Monday, 22 July 2013

Event Review : National Lottery Anniversary Run

Aw now come on, who wouldn’t want to run in the Olympic Park and finish in the Stadium where Mo Farah and Ussain Bolt ran? Thousands of people shared in my excitement and jammed the website in the effort to get one of around 12,500 places in this event. My mum and I were lucky enough to get in without going through the ballot system and had been looking forward to running around the newly named Queen Elizabeth Park, with some trepidation given the recent weather, for months.
The Orbit. You can see the park looks a bit industrial.
Our packs arrived about a week and a half in advance containing our technical t-shirts (size small but men's cut, so we were swimming in them), numbers, info packs and spectator wrist bands. We were both in the green wave which meant we didn't have to stress about where to seat my dad and whether one or other of us would be able to get into the seating area post-run. The information packs were quite informative and any questions were answered via twitter. For anyone not a runner looking for a time, the twitter feed could have been quite nerve-provoking, as there were a lot of re-tweets of people reporting training runs and expected times. Good for them but for those looking to enjoy the experience as a run not a race it could have left them worrying that they'd signed up to something beyond their capabilities. In the end there was a great mix of abilities and the atmosphere was one of excitement and friendliness.
That is Chris Hoy... honest!
Sunday came around and was gloriously overcast. Perfect running conditions. Our route to the park was mercifully easy being able to hop on the Jubilee line from North Greenwich. Once off the tube there were plenty of marshalls on hand to direct us and the security we'd been warned about was a cursory bag check. Toilets were plentiful, concessions stands provided sustenance for spectators and getting a seat in the stadium was straightforward. The marshalls could have been briefed slightly better on the layout of the stadium as we were sent the long way round to the start but we got there in the end. There was a warm up, which we missed but generally the start area was organised well and we were underway only a couple of minutes later than expected. Runners were set off in waves according to ability (we were in the third of four waves, green) by the great Chris Hoy, of whom I managed to take a snap on the way through.
Couldn't resist taking a snap of this.
The route took us around the park, much of which is under development so not much to look at, doubling back on itself in a few places which allowed us to high five runners coming the other way. There were a few inclines but nothing to be concerned about. A couple of points early on where the route narrowed and caused bottlenecks that brought us to a momentary halt but that said it didn't affect the atmosphere and it was still a great run. There were loos en route, as well as a well stocked water station and a mist shower.
It was hot but the atmosphere was electric.
The miles ticked by quite quickly and soon we were running through the tunnel under the stadium to the sounds of Chariots of Fire anticipating the moment we emerged onto the track where so many great athletes had run before. I'll never forget that moment. The sun finally broke through the cloud and I had to hold myself back so as not to sprint off and leave mum. We managed to spot my dad in the stands and we held hands as we ran over the finish line to the sounds of string quartet Bond playing on stage... truly incredible, unforgettable experience, and a real achievement for my mum with a brand new PB.
Unforgettable experience
It was crowded on the other side of the finish line but that was to be expected. We moved, slowly, back under the stadium to collect our goody bags containing a hefty medal, water, pistachios, biscuits, crisps, heel balm and foil blanket. Finding dad afterwards was easy thanks to the colour zoning and numbered blocks. We could have stayed and listened to more bands but decided to meander homewards, our route back towards the tube again lined with marshalls. The tube wasn't particularly crowded despite the volume of people and so all in all it was a very enjoyable experience, which I felt was worth the entry fee.
We did it! We was there!
Pros: easy to get to, good entertainment, amazing finish, decent goody bag and hefty medal, loads of loos
Cons: no female cut shirts, warm up not repeated for people not in the first wave, route a little dull and narrow in places, not all marshalls briefed sufficiently.

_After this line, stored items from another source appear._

## ./design.v

```verilog
`timescale 1ns / 1ps
module GCD_8bit(
    input [7:0] M,
    input [7:0] N,
    input clk,
    input load,
    input sync_reset,
    output [7:0] GCD,
    output reg TC
    );
	 reg [7:0] M_next, N_next,  min_MN, mod_M_sub_N;
	 wire cnt;
	 reg [7:0] M_, N_;
	 reg [2:0] R;    
	 and N1(cnt, ~M_[0], ~N_[0]);  
	 assign GCD = M_ << R;
	 always @(*)
	 begin
	 		if(M_ > N_)
			begin
				min_MN = N_;
				mod_M_sub_N = M_ - N_;
			end
			else
			begin
				min_MN = M_;
				mod_M_sub_N = N_ - M_;
			end
			if ((M_ == N_) || (M_ == 1) || (N_ == 1))
				TC = 1;
			else
				TC = 0;
	 end
	 always @(*)
	 begin
		if(M_[0] == 0)
			M_next = M_ >> 1;
		else
		begin
			if(N_[0] == 0)
				M_next = M_;
			else
				M_next = min_MN;
		end
		if(N_[0] == 0)
			N_next = N_ >> 1;
		else
		begin
			if(M_[0] == 0)
				N_next = N_;
			else
				N_next = mod_M_sub_N;
		end
	 end
	 always @(posedge clk)
	 begin
		if(sync_reset)
		begin
			M_ <= 0;
			N_ <= 0;
			R  <= 0;
		end
		else 
		begin
			if(load)
			begin
				M_ <= M;
				N_ <= N;
				R  <= 0;
			end
			else
			begin
				M_ <= M_next;
				N_ <= N_next;
				if(cnt)
					R <= R+1;
				else
					R <= R;
			end
		end
	 end
endmodule
```

## ./config.mk

```make
export PLATFORM = sky130hd
export DESIGN_NAME = GCD_8bit
export DESIGN_NICKNAME = GCD_8bit
export VERILOG_FILES = /design/flow/design.v
export SDC_FILE = /design/flow/constraint.sdc
export NUM_CORES = 4
export LEC_CHECK = 1
export CORE_UTILIZATION = 30
```

## ./run.sh

```bash
#!/bin/bash
# OpenROAD 26Q1-2900-gdf79404cd8, Yosys 0.63+post, stock flow scripts
make -C /OpenROAD-flow-scripts/flow DESIGN_CONFIG=/design/flow/config.mk WORK_HOME=/design/flow/orfs finish
```

## ./constraint.sdc

```tcl
current_design GCD_8bit

set clk_period 5.1
set clk_io_pct 0.2

create_clock -name clk0 -period $clk_period [get_ports {clk}]

set non_clock_inputs [all_inputs -no_clocks]
set_input_delay [expr $clk_period * $clk_io_pct] -clock clk0 $non_clock_inputs
set_output_delay [expr $clk_period * $clk_io_pct] -clock clk0 [all_outputs]
```

==> changes_impl.md <==
### Metrics

* Status: complete, no violations
* CTS root buffer: clkbuf_8
* Final Setup Violations at 0
* Via count at 1799
* Most numerous logic cells after layout: clkdlybuf4s50_1, nor2_1, mux2i_1, o21ai_0, a21oi_1
* Largest net degree at the start of global routing at 29
* Adders+Majority by Area at 13.2%
* Fraction of layout cells with a size suffix above 1 at 4.04%
* Post-route cell area at 2260 µm²
* Top area contributor share at 19.9%
* Crit-path max FO at 22
* WL final at 5.00 mm
* M2 GR Usage at 24.7%
* Power per cell area at 241 nW/µm²
* CTS resizes at 0
* Terminus of the critical flop-to-flop path: N_[5]$_SDFFE_PP0P_
* Synth Warn # at 1
* Yosys Instances at 255
* Fill cell count at 637
* RSZ-0062 raised after global routing: false
* Crit-path cells: buf_4 > clkinv_1 > ha_1 > or4b_4 > nand3_1 > clkdlybuf4s50_1
* Die area at 6710 µm²
* Final min period at 3.64 ns
* Die Wd at 81.9 µm
* Critical path startpoint: M_[0]$_SDFF_PP0_
* WP buf/inv at 3
* Gr usage total at 16.5%
* GR Overflow Total at 0
* Mapped Cells at 255
* Synth top area cells: dfxtp_1, mux2i_1, ha_1
* Tool warnings at 33
* CTS tree: built
* Synthesis area per yosys at 1920 µm²
* WP data required at 4.08 ns
* Critical path endpoint category: output port
* Static Leak at 0.948 nW
* Top logic family: AND-OR/OR-AND gates
* Post-CTS setup buffer count at 0
* Gpl congestion at 0.894
* Slew Limit Fails at 0
* Avg Cell Area, Syn at 7.51 µm²
* Most numerous logic cell after layout: clkdlybuf4s50_1
* H-tree levels at 1
* Slew HR at 57.8%
* Post-Syn Area at 1920 µm²
* Num CTS Buffers at 3
* Initial antenna violation count at 0
* Vert. Die Dim at 81.9 µm
* Ys flops at 19
* Crit path kind: reg2out
* Placeable Area at 6030 µm²
* Drt first pass iters at 4
* FF-to-FF setup slack at 2.16 ns
* Post-Synth Simple-Gate Area at 18.0%
* Setup Total Neg Slack at 0 ns
* Min-delay worst type: reg2reg
* Peak VDD IR at 0.139 mV
* Met1 usage at 25.9%
* Synth unique cells at 44
* Routed vias/inst at 5.18
* Area Overhead vs Synth at 18.0%
* Clock Pin Slew Worst Setup and Hold Paths at 0.07 ns
* CP max stage delay at 0.54 ns
* Synth Seq Share at 19.9%
* XOR/XNOR Area Share at 2.74%
* Skew final at 0.00288 ns
* DRT iter0 DRCs at 151
* Worst r2r path cells at 9
* Clk Latency, worst-skew pair at 0.26 ns
* Final Hold Fails at 0
* CTS sink cnt at 19
* Yosys aoi share at 24.5%
* Ant diodes at 0
* Setup crit start kind: flop
* Max Clock Freq at 0.275 GHz
* First-pass GRT wire length at 8.27 mm
* DR DRC count at 0
* Crit path to: TC
* Hold-fix buffers, CTS at 0
* GR peak layer: met1
* Critical-path cell with the highest stage delay: or4b_4
* Dpl cell area at 2210 µm²
* Finished Core Util at 37.5%
* DRT antenna net count at 0
* CP top delay family: buffers and inverters
* Dominant cell type by area after synthesis: dfxtp_1
* RR Startpoint: M_[0]$_SDFF_PP0_
* Final HPWL DP at 3.84 mm
* Top Ports at 28
* Max-cap violations at 0
* MUX area fraction at 13.2%
* Worst Tran Pin Value at 0.631 ns
* Critical path arrival at 2.62 ns
* Core utilization at floorplan at 31.8%
* Num rows at 28
* Met3 Track Usage GR at 2.03%
* Cycle use final at 71.4%
* Buffers added on ports at 27
* Number of global-route vias before repair at 1667
* WL per Instance at 14.4 µm
* Bufs on Longest Clock Path at 2
* Path length in cells of the critical path at 6
-- per-stage QoR --
step	std cells	hold slack (ns)	setup slack (ns)	power [mW]
after floorplan	255	0.512	2.53	0.370
after global placement	343	0.565	1.80	0.436
after detailed placement	343	0.567	1.76	0.435
after CTS	347	0.579	1.46	0.548
after global routing	347	0.611	1.33	0.587
final	347	0.576	1.46	0.544
-- per-layer routing --
layer / wire [µm] / up-vias
met1: 2570 / 804
met3: 285 / 4
met4: 61 / 0
met2: 2080 / 47
met5: 0 / -
li1: - / 944
-- flip-flops by register name, summed over array words and instances, names as in the netlist --
name  cells
R         3
M_        8
N_        8
-- tightest hold or removal path, cell delays in order, from the launching register on --
cell and delay [ns]:
dfxtp_1 0.37, nor2_1 0.12, a211oi_1 0.05
-- cell usage after synthesis (all sizes together) --
cell type / number
a211o: 1
a211oi: 5
a21o: 5
a21oi: 22
a22o: 3
a22oi: 1
a311o: 1
a31oi: 4
a32o: 1
and2: 1
buf: 7
clkbuf: 10
clkinv: 1
dfxtp: 19
fa: 2
ha: 17
inv: 19
mux2: 2
mux2i: 23
nand2: 18
nand2b: 2
nand3: 6
nand3b: 2
nand4: 6
nor2: 25
nor2b: 1
nor3: 6
nor3b: 1
nor4: 4
o211ai: 1
o21ai: 25
o21bai: 1
o22ai: 2
o311a: 2
o31ai: 2
or4b: 1
xnor2: 3
xor2: 3
-- power breakdown --
part,total [mW],switching (mW),internal (mW)
clock network,0.109,0.0535,0.0556
logic,0.250,0.130,0.121
registers,0.184,0.0239,0.160
-- worst min path at each step --
stage,start,endpoint,cells after the start
4_1_cts,M_[7]$_SDFFE_PP0P_,M_[7]$_SDFFE_PP0P_,2
5_1_grt,M_[7]$_SDFFE_PP0P_,M_[7]$_SDFFE_PP0P_,2
6_report,M_[7]$_SDFFE_PP0P_,M_[7]$_SDFFE_PP0P_,2
-- area by class of cell --
class / instances / area [µm²] / share of cell area, %
tap: 75 / 93.8 / 4.15
timing repair buffer: 30 / 293 / 13.0
inverter: 20 / 75.1 / 3.32
multi-input combinational: 199 / 1370 / 60.7
clock buffer: 4 / 45.0 / 1.99
sequential: 19 / 380 / 16.8
-- logic make-up (layout without fill, tap and decap cells) --
logic type / after synthesis / in the layout
AND-OR/OR-AND: 76 / 76
AND/OR/NAND/NOR: 73 / 73
buffers and inverters: 37 / 54
multiplexers: 25 / 25
adder cells (fa/ha/maj): 19 / 19
flip-flops: 19 / 19
XOR/XNOR: 6 / 6
Power figures rest on the tool's default switching activity, not on a simulated workload.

Obviously this won't be held in quite the same circumstances again but I would consider entering again if it were, and running for a time. It was an incredible experience and I'm still getting goosebumps thinking about running on the track now...

Did you take part? What did you think of the organisation and the route? Did you run for a time or for fun?

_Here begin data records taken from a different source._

$ cat constraint.sdc
current_design Decodificador_Boolean

set clk_period 1.0
set clk_io_pct 0.2

create_clock -name clk0 -period $clk_period

set non_clock_inputs [all_inputs -no_clocks]
set_input_delay [expr $clk_period * $clk_io_pct] -clock clk0 $non_clock_inputs
set_output_delay [expr $clk_period * $clk_io_pct] -clock clk0 [all_outputs]
$ cat config.mk
export PLATFORM = sky130hd
export DESIGN_NAME = Decodificador_Boolean
export DESIGN_NICKNAME = Decodificador_Boolean
export VERILOG_FILES = /design/flow/design.v
export SDC_FILE = /design/flow/constraint.sdc
export NUM_CORES = 4
export LEC_CHECK = 1
export CORE_AREA = 10 10 70 70
export DIE_AREA = 0 0 80 80
$ cat ./config.mk
export PLATFORM = sky130hd
export DESIGN_NAME = somador_completo
export DESIGN_NICKNAME = somador_completo
export VERILOG_FILES = /design/flow/design.v
export SDC_FILE = /design/flow/constraint.sdc
export NUM_CORES = 4
export LEC_CHECK = 1
export CORE_AREA = 10 10 70 70
export DIE_AREA = 0 0 80 80
$ cat ./constraint.sdc
current_design somador_completo

set clk_period 3.6
set clk_io_pct 0.2

create_clock -name clk0 -period $clk_period

set non_clock_inputs [all_inputs -no_clocks]
set_input_delay [expr $clk_period * $clk_io_pct] -clock clk0 $non_clock_inputs
set_output_delay [expr $clk_period * $clk_io_pct] -clock clk0 [all_outputs]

  1. I'd agree with most of your comments, on the whole it was pretty well organised but the course layout was a big disappointment being mostly within a building site, being in the red section at the front there were obviously more serious runners aiming for a time but the narrowness of the course in places was bordering on dangerous!

    1. Thanks for your comment Ian. Given that even back in the green section we were brought to a standstill on some sections and people were tripping over each other, I can only imagine what it was like up front. Hope you still got a time you were happy with.